*** Opening of INFORMATION ***

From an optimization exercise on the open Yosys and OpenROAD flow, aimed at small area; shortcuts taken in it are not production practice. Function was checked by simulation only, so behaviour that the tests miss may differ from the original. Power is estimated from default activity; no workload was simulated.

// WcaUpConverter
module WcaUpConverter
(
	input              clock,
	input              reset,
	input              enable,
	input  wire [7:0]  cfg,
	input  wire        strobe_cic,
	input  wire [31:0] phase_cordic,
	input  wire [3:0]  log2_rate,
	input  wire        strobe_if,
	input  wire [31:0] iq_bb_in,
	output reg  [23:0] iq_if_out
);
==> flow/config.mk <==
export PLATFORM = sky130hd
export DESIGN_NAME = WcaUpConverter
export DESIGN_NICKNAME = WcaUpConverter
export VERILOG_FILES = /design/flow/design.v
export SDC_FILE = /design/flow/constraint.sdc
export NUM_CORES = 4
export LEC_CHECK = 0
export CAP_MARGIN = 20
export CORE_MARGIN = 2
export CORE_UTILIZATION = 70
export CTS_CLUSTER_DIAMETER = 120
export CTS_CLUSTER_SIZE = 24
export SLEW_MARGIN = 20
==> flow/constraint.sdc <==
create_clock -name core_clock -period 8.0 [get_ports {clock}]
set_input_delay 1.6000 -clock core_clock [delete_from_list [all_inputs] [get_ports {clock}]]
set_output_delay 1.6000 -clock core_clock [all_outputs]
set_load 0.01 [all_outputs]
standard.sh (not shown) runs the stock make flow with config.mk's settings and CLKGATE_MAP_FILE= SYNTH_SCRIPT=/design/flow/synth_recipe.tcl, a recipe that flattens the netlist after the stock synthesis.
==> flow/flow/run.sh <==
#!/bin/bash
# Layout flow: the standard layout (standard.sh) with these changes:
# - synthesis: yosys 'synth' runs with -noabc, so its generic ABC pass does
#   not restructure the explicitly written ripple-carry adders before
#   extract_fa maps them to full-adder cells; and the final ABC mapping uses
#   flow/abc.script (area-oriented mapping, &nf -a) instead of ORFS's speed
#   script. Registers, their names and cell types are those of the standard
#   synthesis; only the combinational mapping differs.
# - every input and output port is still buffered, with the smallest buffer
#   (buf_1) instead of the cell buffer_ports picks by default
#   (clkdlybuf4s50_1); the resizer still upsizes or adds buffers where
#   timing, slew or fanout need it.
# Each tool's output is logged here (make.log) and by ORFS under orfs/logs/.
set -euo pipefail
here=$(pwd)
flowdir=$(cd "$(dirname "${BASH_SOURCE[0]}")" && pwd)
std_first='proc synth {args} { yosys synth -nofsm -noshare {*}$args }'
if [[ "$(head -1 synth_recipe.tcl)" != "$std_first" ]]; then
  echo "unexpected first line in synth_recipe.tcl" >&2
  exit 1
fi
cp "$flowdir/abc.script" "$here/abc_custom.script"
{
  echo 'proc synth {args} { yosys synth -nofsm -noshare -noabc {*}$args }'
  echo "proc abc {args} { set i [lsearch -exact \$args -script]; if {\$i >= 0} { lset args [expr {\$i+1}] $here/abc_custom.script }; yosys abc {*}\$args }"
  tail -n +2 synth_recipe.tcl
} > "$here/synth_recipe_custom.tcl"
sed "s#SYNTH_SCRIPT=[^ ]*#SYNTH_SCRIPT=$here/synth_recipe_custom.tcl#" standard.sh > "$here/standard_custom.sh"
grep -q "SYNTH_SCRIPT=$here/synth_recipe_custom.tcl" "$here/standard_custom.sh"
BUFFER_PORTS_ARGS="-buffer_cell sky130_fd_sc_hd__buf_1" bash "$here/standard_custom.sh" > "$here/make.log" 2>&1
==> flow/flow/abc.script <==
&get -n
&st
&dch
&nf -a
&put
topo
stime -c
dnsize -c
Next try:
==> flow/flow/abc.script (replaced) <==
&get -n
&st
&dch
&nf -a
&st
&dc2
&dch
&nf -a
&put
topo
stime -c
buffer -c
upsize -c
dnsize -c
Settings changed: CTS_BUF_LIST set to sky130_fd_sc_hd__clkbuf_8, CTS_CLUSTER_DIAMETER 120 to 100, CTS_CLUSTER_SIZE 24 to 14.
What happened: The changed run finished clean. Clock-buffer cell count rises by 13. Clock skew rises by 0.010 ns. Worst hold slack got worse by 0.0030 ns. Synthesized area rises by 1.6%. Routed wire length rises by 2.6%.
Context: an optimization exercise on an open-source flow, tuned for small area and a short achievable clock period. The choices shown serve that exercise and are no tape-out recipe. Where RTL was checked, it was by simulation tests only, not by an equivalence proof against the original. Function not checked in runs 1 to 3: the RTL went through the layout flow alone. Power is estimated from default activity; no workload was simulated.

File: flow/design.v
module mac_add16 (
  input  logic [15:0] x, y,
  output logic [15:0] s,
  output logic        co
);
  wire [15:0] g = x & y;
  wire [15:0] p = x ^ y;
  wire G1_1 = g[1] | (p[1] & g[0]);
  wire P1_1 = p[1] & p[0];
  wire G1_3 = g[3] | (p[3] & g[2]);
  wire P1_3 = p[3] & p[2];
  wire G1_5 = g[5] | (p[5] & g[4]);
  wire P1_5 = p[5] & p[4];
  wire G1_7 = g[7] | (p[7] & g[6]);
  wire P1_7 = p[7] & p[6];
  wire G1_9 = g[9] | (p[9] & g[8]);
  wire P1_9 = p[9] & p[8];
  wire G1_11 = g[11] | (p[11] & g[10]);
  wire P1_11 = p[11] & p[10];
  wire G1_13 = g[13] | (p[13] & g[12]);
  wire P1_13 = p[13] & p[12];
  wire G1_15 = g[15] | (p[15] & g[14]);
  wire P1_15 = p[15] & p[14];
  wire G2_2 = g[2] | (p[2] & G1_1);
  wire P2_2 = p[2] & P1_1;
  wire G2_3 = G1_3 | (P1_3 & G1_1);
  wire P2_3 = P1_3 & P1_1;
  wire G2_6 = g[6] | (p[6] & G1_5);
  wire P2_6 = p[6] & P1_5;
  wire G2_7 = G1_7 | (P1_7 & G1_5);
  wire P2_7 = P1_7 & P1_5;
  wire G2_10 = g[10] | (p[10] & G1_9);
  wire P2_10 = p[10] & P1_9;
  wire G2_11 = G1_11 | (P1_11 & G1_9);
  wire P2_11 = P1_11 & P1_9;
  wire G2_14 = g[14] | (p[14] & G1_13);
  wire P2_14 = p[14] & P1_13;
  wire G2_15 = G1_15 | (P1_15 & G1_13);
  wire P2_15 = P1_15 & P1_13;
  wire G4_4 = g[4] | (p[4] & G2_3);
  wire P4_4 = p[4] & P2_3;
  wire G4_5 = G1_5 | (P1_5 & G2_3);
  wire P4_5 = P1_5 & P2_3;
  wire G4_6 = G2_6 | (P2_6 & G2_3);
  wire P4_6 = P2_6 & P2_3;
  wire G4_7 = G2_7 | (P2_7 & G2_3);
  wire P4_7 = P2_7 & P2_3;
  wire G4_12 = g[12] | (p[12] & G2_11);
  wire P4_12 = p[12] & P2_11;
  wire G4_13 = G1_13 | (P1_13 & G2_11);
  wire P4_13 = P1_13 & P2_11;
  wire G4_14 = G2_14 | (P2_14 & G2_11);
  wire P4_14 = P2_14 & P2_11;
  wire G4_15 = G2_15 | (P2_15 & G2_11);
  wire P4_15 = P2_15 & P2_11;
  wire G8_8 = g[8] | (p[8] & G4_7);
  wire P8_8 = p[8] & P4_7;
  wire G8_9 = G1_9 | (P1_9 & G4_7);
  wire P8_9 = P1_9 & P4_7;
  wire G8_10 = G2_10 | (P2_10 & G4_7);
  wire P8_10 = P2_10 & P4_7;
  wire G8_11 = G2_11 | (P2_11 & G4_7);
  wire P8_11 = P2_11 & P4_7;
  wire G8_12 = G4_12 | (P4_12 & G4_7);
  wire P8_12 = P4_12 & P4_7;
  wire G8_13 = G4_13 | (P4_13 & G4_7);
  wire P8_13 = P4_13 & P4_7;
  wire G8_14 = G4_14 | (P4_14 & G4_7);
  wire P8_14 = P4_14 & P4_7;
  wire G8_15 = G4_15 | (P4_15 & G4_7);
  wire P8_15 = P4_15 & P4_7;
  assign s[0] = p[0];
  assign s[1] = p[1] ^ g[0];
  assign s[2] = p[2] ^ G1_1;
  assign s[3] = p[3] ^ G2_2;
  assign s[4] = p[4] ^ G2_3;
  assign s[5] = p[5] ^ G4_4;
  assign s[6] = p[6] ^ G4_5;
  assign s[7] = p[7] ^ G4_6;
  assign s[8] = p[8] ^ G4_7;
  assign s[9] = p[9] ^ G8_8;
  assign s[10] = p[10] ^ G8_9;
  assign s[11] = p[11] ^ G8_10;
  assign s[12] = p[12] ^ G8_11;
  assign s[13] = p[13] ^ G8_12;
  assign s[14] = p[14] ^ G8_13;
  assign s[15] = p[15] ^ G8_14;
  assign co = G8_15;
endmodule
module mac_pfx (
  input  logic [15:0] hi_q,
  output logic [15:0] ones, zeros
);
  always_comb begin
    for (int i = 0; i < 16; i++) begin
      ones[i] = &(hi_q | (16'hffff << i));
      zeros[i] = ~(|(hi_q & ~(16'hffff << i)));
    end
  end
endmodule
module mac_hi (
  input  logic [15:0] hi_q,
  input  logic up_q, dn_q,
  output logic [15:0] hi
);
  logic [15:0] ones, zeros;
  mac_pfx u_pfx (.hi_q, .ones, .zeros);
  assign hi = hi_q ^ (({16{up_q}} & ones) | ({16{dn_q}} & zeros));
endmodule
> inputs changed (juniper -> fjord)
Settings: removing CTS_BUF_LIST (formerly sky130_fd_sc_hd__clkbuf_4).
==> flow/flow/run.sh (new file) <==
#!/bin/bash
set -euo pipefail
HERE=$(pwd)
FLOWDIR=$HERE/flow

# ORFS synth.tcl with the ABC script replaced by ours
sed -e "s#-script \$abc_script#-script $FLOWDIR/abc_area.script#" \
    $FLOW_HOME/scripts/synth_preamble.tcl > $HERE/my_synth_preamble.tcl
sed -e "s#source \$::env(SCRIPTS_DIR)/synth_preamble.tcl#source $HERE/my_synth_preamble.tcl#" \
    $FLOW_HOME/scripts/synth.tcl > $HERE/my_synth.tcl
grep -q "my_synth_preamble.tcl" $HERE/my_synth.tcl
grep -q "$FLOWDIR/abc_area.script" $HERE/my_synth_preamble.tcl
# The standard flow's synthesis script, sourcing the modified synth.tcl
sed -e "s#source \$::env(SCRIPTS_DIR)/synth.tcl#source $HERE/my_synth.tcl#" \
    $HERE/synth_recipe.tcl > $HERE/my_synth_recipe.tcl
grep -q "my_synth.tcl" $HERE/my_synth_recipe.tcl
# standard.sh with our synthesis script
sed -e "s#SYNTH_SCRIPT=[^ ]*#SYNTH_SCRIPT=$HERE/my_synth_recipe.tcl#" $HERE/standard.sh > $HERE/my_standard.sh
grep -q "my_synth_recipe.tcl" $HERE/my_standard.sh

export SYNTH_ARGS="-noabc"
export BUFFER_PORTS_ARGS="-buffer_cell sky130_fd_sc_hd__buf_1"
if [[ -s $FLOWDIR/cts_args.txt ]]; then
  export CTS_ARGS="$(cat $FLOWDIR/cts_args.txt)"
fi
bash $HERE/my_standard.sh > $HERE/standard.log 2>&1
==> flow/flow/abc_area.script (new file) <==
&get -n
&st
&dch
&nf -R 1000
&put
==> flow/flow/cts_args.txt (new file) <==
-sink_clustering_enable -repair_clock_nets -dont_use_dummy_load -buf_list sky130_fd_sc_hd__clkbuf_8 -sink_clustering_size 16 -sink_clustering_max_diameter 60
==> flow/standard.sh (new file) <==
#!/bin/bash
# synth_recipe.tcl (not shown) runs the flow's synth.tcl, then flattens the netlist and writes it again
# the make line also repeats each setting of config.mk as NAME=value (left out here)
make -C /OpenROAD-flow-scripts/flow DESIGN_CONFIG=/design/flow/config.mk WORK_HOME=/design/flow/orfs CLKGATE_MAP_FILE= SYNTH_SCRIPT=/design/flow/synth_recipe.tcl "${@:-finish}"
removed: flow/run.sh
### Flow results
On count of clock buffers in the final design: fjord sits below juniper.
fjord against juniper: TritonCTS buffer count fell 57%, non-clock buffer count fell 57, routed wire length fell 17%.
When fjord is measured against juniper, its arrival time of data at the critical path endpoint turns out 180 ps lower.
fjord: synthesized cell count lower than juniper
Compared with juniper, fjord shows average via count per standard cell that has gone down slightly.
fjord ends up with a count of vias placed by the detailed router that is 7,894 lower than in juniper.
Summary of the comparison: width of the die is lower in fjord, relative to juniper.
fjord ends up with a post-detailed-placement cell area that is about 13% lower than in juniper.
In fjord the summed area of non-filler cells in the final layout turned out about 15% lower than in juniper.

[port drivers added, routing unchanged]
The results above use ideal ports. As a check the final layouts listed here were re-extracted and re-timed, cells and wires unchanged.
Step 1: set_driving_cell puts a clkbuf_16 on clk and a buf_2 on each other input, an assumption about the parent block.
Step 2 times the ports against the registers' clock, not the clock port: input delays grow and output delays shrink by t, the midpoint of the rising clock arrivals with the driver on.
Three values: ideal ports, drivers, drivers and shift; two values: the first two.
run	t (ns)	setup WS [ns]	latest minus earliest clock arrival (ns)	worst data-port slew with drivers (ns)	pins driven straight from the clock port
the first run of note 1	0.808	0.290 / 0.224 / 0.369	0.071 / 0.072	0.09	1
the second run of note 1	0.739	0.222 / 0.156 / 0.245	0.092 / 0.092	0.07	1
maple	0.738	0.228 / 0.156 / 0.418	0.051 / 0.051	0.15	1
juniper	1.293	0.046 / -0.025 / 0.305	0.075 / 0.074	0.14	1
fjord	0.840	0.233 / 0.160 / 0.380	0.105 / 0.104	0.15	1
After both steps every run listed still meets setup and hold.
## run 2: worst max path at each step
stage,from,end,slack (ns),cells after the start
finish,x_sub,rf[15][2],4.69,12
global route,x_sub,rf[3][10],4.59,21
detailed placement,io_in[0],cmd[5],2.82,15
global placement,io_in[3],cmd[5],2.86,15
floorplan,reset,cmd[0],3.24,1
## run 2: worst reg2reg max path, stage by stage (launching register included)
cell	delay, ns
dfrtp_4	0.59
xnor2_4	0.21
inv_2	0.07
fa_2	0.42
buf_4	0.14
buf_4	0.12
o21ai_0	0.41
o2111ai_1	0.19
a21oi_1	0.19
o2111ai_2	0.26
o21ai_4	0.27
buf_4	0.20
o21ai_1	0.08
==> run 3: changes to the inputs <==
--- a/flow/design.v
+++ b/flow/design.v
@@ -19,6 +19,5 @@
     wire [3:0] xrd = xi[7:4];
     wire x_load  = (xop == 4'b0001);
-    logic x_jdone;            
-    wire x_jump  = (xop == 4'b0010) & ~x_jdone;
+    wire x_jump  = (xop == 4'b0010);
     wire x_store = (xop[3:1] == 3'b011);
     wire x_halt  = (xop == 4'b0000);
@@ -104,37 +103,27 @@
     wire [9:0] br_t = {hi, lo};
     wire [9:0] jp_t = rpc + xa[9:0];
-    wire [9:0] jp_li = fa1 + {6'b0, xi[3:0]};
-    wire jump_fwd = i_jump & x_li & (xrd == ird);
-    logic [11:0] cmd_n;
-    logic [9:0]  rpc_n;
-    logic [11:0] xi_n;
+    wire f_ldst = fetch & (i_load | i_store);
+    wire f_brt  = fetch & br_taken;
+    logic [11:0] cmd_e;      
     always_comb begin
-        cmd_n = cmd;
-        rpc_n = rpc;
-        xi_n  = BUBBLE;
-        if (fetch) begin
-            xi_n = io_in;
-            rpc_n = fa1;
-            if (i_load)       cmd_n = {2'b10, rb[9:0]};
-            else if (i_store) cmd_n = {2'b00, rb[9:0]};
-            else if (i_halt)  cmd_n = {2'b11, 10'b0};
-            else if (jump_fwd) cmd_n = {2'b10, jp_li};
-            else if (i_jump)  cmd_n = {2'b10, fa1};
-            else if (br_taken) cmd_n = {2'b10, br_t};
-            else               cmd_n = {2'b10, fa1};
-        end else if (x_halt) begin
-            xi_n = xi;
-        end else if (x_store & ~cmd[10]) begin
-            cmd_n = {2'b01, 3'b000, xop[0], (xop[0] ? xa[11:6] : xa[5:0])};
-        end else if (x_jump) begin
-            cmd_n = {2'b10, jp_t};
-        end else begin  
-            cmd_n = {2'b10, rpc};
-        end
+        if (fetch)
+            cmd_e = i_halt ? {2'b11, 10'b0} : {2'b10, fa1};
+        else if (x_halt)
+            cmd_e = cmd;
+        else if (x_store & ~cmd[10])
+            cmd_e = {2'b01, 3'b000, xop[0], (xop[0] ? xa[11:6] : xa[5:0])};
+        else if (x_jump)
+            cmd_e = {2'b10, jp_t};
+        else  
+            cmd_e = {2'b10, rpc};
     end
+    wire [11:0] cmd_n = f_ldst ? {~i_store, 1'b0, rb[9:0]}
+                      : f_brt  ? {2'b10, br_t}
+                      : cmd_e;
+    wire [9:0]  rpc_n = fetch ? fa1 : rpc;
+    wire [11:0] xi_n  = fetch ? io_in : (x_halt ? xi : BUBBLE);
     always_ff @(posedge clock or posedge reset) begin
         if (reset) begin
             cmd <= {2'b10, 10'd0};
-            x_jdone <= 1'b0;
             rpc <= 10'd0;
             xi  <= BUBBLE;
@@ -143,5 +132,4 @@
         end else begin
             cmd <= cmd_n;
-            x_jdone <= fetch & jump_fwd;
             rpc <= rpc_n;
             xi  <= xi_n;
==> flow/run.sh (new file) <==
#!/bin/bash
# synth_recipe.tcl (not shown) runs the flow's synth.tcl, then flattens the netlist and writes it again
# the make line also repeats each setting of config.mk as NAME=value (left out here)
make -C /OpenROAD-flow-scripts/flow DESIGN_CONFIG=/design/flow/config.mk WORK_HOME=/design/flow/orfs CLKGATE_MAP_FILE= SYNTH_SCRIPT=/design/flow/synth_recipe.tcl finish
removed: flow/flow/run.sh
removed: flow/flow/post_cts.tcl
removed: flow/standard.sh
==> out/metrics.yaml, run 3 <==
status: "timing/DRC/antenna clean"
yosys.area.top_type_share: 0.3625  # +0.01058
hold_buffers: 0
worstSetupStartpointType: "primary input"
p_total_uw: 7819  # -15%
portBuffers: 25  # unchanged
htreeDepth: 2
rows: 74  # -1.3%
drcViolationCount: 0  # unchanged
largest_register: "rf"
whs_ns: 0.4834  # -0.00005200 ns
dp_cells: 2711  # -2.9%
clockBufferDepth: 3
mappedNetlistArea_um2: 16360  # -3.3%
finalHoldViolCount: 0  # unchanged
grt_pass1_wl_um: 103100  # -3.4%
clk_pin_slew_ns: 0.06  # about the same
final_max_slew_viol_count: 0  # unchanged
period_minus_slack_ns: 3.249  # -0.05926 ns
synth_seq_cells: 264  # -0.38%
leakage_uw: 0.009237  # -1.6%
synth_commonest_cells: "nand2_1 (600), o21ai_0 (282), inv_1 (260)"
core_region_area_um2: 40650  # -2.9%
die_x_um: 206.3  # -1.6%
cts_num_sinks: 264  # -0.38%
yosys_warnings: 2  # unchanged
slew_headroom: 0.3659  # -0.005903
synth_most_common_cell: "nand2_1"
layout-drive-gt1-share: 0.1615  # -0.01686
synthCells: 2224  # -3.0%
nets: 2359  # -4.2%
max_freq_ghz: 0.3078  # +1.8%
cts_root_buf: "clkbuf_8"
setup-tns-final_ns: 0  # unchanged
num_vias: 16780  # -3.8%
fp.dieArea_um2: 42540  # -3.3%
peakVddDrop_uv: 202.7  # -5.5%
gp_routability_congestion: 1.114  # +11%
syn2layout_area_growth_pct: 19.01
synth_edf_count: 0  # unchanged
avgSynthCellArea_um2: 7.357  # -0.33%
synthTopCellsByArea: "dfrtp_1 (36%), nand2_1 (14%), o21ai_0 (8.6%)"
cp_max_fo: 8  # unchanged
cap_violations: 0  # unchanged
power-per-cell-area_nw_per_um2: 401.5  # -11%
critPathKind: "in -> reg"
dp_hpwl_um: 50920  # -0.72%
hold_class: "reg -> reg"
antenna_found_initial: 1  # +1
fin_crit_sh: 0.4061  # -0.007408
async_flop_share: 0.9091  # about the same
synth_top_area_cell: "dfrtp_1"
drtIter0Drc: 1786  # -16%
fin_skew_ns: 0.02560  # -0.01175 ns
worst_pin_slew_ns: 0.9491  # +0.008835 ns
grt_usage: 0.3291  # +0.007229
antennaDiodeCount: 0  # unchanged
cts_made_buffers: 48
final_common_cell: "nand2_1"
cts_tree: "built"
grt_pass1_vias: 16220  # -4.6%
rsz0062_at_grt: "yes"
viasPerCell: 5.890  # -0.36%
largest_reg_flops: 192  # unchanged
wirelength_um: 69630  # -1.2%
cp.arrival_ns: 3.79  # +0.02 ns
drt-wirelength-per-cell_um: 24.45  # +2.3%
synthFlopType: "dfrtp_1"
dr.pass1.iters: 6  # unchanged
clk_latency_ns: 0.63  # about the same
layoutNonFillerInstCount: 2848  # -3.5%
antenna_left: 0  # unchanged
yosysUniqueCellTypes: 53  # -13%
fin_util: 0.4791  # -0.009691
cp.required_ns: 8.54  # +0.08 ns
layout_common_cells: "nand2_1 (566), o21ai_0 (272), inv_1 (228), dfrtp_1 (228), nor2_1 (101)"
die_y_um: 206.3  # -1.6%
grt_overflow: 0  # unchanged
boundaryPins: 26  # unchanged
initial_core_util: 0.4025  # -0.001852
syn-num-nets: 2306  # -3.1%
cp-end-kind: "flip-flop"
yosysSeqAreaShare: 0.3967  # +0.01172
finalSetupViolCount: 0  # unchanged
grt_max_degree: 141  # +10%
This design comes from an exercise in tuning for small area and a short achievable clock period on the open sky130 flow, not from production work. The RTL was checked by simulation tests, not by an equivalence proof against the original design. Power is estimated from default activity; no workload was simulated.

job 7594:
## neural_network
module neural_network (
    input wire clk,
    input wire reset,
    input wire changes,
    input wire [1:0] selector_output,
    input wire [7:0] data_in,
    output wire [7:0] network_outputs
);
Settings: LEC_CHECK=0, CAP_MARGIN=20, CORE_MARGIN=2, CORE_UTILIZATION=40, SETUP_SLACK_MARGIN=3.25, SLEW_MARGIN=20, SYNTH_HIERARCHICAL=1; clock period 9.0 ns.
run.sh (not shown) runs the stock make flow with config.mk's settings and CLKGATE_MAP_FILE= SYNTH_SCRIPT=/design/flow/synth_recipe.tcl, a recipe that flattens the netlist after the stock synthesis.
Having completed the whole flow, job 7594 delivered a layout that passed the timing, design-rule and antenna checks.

*** Close of INFORMATION ***

Print, without alteration, only the lines above between the one holding "xi : BUBBLE);" and the one holding "rpc <= rpc_n;", inclusive.

> [ANSWER TO THIS TASK]:
+    wire [11:0] xi_n  = fetch ? io_in : (x_halt ? xi : BUBBLE);
     always_ff @(posedge clock or posedge reset) begin
         if (reset) begin
             cmd <= {2'b10, 10'd0};
-            x_jdone <= 1'b0;
             rpc <= 10'd0;
             xi  <= BUBBLE;
@@ -143,5 +132,4 @@
         end else begin
             cmd <= cmd_n;
-            x_jdone <= fetch & jump_fwd;
             rpc <= rpc_n;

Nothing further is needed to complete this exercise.